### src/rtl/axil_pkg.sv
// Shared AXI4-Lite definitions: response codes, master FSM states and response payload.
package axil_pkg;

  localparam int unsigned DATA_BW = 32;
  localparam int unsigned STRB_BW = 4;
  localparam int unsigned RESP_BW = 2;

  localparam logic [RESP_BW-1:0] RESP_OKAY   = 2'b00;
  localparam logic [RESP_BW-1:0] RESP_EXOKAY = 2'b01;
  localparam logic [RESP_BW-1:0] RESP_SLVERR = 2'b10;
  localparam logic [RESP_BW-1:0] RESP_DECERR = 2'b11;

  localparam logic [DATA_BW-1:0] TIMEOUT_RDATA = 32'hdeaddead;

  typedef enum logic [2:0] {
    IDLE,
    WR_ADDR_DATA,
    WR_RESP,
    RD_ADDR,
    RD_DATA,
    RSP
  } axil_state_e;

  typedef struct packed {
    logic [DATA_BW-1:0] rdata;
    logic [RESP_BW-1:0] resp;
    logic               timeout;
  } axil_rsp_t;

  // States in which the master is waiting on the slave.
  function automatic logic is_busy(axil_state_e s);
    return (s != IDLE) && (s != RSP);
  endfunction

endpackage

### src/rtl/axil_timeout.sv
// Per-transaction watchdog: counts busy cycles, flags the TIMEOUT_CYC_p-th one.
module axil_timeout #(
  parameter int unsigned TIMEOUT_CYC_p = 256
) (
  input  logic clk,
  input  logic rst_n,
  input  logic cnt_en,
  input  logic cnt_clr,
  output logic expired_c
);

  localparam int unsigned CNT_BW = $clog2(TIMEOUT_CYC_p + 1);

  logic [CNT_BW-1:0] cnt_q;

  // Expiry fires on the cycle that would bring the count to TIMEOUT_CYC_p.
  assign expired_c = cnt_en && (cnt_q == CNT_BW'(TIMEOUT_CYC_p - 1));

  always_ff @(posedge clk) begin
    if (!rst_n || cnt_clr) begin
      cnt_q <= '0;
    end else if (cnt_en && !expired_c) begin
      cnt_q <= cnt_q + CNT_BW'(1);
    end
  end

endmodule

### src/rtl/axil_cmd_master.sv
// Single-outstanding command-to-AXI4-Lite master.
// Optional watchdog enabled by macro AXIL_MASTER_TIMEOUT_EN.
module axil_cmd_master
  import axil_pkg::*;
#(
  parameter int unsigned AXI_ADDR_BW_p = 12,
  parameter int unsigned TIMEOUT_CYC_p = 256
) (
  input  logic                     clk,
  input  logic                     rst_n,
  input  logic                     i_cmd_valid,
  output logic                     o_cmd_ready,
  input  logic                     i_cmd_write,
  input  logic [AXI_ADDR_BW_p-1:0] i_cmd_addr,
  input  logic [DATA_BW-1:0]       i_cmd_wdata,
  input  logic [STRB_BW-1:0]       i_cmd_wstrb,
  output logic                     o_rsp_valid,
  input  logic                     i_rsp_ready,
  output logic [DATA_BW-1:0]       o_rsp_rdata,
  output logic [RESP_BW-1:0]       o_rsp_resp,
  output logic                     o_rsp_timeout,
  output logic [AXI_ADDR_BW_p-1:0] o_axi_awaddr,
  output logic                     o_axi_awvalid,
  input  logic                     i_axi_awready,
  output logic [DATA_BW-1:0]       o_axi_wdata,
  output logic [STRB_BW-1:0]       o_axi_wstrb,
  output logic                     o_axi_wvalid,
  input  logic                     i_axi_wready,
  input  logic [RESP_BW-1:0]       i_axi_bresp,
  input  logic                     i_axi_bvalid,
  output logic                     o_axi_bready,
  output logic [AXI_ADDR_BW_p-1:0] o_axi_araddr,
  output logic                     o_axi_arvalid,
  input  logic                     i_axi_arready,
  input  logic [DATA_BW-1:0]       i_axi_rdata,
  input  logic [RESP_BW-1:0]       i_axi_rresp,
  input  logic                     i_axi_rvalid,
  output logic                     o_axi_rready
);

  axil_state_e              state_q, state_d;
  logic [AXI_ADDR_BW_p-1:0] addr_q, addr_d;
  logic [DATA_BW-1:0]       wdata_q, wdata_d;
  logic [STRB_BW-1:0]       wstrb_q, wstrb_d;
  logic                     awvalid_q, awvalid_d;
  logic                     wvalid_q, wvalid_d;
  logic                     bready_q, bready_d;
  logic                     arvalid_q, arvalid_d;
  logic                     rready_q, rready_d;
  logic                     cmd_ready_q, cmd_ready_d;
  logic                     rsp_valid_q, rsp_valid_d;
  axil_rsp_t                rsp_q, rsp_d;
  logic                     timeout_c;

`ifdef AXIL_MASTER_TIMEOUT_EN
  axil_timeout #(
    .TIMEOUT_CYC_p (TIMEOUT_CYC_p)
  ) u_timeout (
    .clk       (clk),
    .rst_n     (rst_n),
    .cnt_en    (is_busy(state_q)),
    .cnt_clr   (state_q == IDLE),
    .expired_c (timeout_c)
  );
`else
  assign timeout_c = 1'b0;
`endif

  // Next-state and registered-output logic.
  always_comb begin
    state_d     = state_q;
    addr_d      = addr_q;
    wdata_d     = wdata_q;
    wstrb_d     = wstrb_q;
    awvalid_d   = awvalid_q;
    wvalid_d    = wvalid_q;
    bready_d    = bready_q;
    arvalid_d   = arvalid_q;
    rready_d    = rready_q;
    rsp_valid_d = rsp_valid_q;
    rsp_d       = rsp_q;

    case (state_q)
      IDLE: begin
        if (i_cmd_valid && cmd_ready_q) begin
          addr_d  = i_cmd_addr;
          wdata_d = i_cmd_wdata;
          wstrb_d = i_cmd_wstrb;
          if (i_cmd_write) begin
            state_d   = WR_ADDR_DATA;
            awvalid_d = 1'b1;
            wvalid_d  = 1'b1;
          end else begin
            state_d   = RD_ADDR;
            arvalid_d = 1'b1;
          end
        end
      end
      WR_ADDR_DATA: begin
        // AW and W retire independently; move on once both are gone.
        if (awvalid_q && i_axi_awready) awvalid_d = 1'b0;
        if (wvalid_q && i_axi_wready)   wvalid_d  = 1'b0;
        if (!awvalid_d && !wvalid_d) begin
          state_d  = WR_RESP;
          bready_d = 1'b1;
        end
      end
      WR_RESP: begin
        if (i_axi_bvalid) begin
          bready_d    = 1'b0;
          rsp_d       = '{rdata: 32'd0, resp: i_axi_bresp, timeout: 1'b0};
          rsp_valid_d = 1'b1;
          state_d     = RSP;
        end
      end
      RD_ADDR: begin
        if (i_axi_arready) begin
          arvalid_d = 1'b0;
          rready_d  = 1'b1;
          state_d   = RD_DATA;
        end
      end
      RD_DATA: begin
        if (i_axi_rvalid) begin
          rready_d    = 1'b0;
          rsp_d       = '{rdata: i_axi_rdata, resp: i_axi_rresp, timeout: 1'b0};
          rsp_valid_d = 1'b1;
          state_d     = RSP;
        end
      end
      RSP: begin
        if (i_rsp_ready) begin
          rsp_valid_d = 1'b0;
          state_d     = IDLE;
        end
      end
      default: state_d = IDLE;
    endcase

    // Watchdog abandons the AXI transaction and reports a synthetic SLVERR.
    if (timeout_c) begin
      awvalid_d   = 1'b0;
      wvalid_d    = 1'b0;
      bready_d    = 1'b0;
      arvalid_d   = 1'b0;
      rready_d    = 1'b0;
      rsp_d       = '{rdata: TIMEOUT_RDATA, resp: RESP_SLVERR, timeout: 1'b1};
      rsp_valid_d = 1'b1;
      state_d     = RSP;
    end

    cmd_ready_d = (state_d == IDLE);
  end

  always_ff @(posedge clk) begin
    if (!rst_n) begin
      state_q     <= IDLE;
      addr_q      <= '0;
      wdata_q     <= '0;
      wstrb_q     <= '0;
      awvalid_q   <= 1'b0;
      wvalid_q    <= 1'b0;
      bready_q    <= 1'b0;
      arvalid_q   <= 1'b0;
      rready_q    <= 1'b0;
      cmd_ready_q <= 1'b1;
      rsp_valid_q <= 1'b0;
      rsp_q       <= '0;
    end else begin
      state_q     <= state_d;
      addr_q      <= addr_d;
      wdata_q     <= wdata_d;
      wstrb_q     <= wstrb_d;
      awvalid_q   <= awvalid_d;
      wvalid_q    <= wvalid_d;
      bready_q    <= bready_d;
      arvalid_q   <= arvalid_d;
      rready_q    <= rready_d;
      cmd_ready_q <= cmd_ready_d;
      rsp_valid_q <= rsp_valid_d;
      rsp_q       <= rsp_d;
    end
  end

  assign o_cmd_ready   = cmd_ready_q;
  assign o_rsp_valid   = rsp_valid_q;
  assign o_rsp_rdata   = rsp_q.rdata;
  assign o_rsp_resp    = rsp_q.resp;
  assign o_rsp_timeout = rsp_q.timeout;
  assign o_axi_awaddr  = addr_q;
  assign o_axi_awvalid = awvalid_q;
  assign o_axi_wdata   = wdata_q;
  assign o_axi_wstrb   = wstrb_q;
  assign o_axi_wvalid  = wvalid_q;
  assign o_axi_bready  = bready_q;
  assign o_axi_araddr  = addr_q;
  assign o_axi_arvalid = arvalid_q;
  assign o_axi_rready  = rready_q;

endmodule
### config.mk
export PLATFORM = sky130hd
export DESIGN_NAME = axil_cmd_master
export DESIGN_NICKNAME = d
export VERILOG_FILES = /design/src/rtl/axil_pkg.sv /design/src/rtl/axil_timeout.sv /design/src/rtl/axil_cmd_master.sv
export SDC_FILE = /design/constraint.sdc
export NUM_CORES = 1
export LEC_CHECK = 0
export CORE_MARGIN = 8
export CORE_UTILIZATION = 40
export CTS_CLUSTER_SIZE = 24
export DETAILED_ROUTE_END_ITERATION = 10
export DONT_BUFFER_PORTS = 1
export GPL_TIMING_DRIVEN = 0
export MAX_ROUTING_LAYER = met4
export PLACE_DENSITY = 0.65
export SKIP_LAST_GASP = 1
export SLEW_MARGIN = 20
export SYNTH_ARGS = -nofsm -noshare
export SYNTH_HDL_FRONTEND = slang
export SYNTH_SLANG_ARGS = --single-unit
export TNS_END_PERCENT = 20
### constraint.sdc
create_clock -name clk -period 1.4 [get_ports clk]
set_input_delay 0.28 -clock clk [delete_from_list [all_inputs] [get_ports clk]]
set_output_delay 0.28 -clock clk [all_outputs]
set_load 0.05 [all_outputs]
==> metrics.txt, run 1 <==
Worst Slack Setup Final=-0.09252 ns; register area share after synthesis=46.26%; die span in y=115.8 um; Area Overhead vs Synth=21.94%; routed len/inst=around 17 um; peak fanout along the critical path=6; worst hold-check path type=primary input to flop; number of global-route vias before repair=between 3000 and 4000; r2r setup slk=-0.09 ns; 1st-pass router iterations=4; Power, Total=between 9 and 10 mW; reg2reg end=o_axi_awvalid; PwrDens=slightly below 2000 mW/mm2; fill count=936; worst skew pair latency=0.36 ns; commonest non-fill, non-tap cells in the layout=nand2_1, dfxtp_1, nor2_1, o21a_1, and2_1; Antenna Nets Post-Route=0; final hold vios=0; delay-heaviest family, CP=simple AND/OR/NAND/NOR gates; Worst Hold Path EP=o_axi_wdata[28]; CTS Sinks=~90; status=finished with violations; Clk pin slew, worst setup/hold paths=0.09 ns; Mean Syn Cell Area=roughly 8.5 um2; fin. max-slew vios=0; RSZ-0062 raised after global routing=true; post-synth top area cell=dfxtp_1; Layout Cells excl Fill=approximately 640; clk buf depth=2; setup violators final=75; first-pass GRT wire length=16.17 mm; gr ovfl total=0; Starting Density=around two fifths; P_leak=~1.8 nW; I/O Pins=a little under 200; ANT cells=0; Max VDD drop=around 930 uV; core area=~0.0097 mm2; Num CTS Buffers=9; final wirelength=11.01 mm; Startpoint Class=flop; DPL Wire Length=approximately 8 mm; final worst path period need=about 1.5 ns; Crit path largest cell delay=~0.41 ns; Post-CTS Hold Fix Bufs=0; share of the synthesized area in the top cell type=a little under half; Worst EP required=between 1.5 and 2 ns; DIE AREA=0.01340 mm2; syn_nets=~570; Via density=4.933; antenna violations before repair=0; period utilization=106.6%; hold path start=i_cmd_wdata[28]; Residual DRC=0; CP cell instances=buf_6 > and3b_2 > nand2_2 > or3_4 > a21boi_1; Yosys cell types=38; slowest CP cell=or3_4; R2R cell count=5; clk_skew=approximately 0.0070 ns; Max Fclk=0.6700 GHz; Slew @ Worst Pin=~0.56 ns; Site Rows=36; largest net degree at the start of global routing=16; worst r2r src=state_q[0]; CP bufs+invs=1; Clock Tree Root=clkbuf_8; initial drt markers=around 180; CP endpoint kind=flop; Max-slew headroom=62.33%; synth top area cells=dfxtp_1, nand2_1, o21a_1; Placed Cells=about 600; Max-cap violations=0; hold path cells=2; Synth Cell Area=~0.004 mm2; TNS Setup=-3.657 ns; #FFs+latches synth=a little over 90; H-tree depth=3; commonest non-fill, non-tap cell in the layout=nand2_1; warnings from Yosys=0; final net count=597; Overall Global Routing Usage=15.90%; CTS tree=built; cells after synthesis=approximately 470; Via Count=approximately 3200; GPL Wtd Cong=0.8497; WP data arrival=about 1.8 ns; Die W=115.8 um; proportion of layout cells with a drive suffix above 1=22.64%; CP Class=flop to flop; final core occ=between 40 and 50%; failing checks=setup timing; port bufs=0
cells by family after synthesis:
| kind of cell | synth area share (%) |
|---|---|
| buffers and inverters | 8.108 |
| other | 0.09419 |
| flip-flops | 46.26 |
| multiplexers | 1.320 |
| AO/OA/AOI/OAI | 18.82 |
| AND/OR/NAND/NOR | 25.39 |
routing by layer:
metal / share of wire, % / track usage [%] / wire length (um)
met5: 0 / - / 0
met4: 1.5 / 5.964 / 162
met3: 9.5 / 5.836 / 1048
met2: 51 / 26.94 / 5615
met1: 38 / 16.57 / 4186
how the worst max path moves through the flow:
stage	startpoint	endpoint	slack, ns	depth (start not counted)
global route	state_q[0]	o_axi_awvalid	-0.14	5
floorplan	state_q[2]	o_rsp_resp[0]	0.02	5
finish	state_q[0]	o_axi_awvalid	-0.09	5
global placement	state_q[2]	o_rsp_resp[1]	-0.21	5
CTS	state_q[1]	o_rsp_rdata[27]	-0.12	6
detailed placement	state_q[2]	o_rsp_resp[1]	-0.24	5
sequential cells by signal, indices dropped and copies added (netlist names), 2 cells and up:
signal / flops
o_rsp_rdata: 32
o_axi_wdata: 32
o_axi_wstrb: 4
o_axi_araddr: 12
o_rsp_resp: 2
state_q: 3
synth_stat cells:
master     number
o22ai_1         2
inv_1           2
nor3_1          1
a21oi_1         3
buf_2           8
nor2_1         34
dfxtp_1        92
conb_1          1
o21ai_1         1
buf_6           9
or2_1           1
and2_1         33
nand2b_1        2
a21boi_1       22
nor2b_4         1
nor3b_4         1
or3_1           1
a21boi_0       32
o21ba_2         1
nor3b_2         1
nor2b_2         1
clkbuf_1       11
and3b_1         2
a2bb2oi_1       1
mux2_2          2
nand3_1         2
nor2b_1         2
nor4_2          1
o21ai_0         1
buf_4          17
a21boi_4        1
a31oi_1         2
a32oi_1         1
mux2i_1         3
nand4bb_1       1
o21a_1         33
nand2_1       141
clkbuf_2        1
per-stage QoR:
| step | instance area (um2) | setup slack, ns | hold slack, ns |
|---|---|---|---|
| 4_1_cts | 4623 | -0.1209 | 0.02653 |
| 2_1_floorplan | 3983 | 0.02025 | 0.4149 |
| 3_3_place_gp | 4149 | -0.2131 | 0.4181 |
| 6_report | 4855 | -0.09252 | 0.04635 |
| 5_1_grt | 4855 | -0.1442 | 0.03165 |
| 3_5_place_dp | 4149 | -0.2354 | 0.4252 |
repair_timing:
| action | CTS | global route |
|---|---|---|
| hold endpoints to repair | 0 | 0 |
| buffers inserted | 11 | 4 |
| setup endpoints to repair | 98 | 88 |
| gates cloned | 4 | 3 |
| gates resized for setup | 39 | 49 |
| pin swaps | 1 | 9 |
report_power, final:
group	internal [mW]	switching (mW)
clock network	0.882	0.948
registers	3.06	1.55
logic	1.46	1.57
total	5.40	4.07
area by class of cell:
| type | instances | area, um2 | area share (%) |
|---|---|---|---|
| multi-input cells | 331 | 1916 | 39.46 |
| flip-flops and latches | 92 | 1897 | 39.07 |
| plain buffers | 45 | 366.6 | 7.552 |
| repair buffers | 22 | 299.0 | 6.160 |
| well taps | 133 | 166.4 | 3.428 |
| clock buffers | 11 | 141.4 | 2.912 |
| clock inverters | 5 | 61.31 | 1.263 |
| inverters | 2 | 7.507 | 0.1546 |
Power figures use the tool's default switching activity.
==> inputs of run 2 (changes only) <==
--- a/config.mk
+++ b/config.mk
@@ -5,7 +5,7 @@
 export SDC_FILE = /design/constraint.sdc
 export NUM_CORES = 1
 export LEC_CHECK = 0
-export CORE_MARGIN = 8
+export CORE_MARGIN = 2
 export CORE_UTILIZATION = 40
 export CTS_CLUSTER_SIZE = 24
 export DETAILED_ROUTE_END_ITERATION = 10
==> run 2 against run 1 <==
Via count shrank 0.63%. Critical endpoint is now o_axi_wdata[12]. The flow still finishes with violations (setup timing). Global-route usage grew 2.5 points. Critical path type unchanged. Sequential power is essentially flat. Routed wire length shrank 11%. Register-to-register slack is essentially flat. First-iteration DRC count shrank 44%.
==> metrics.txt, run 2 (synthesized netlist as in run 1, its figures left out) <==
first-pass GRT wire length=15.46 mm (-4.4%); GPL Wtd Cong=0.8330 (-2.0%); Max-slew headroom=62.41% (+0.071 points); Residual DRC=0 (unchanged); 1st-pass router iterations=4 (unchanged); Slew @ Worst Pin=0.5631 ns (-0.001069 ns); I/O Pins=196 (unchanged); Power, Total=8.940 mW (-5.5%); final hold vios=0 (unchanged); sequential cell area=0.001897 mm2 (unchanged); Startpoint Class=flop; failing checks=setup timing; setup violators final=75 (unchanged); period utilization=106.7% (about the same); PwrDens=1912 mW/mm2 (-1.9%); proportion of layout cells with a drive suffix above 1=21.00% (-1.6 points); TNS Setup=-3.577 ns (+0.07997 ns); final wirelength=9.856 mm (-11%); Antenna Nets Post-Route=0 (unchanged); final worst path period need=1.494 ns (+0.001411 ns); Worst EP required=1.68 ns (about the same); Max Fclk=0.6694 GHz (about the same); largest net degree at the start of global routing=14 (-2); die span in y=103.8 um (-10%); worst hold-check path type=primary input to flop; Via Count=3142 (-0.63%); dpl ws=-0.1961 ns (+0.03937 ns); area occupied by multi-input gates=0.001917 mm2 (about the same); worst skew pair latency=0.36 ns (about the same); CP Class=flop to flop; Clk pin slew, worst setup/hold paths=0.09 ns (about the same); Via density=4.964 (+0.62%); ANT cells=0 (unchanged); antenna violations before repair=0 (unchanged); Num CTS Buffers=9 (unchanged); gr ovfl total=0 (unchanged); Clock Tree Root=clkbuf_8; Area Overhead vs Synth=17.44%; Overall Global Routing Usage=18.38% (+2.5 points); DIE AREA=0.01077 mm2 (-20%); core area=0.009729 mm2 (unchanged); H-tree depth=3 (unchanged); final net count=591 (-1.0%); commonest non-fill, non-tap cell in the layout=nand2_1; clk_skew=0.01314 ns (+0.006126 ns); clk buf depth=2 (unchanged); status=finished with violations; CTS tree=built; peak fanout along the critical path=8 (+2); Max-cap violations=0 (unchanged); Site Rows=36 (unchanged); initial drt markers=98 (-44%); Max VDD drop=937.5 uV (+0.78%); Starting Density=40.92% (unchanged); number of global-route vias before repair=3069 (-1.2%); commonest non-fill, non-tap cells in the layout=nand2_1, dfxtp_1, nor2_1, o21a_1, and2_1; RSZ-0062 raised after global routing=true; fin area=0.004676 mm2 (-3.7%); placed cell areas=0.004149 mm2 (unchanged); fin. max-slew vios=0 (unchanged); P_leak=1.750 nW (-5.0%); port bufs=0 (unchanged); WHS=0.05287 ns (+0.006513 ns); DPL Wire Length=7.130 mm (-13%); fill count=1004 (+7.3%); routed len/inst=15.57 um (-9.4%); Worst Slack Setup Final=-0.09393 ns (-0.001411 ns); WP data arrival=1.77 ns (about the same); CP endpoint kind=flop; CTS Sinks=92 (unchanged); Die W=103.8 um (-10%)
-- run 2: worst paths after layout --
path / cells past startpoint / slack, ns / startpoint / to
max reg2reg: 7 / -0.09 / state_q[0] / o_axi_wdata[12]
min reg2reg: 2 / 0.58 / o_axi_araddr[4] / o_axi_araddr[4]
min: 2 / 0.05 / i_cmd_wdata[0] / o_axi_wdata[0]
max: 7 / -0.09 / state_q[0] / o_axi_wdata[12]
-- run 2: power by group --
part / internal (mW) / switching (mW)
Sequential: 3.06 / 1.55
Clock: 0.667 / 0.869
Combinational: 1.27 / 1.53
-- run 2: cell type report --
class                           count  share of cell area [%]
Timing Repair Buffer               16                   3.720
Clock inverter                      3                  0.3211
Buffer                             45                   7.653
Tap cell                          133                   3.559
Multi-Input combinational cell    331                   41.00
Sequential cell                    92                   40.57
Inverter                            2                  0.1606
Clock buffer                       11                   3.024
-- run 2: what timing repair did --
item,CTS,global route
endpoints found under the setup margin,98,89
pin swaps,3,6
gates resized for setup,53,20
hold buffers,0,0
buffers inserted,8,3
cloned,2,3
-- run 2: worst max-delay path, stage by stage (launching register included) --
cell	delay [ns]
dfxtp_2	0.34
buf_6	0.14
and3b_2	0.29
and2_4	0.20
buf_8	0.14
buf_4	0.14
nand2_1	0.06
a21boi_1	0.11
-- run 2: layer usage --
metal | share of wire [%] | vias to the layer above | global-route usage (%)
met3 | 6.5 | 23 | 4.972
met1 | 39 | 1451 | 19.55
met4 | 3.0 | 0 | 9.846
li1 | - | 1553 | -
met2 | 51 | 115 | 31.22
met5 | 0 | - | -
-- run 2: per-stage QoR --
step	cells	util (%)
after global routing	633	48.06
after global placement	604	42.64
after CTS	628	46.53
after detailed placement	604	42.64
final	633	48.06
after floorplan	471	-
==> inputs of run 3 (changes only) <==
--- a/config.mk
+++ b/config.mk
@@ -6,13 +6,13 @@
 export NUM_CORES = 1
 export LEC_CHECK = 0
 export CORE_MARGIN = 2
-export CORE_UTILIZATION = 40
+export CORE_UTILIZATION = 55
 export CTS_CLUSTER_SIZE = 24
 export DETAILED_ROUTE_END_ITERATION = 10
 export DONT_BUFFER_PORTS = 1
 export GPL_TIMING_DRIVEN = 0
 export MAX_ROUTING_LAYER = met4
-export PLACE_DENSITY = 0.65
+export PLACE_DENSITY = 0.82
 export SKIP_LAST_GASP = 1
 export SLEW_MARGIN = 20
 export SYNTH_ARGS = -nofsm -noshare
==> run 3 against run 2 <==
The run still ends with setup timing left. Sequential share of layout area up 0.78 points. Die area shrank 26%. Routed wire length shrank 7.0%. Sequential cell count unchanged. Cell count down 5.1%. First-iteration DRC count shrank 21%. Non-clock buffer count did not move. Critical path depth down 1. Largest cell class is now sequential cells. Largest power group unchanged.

● Instructions for the task: For the string "netlist", filter the data and copy out each line where it occurs.

● Final answer:
sequential cells by signal, indices dropped and copies added (netlist names), 2 cells and up:
==> metrics.txt, run 2 (synthesized netlist as in run 1, its figures left out) <==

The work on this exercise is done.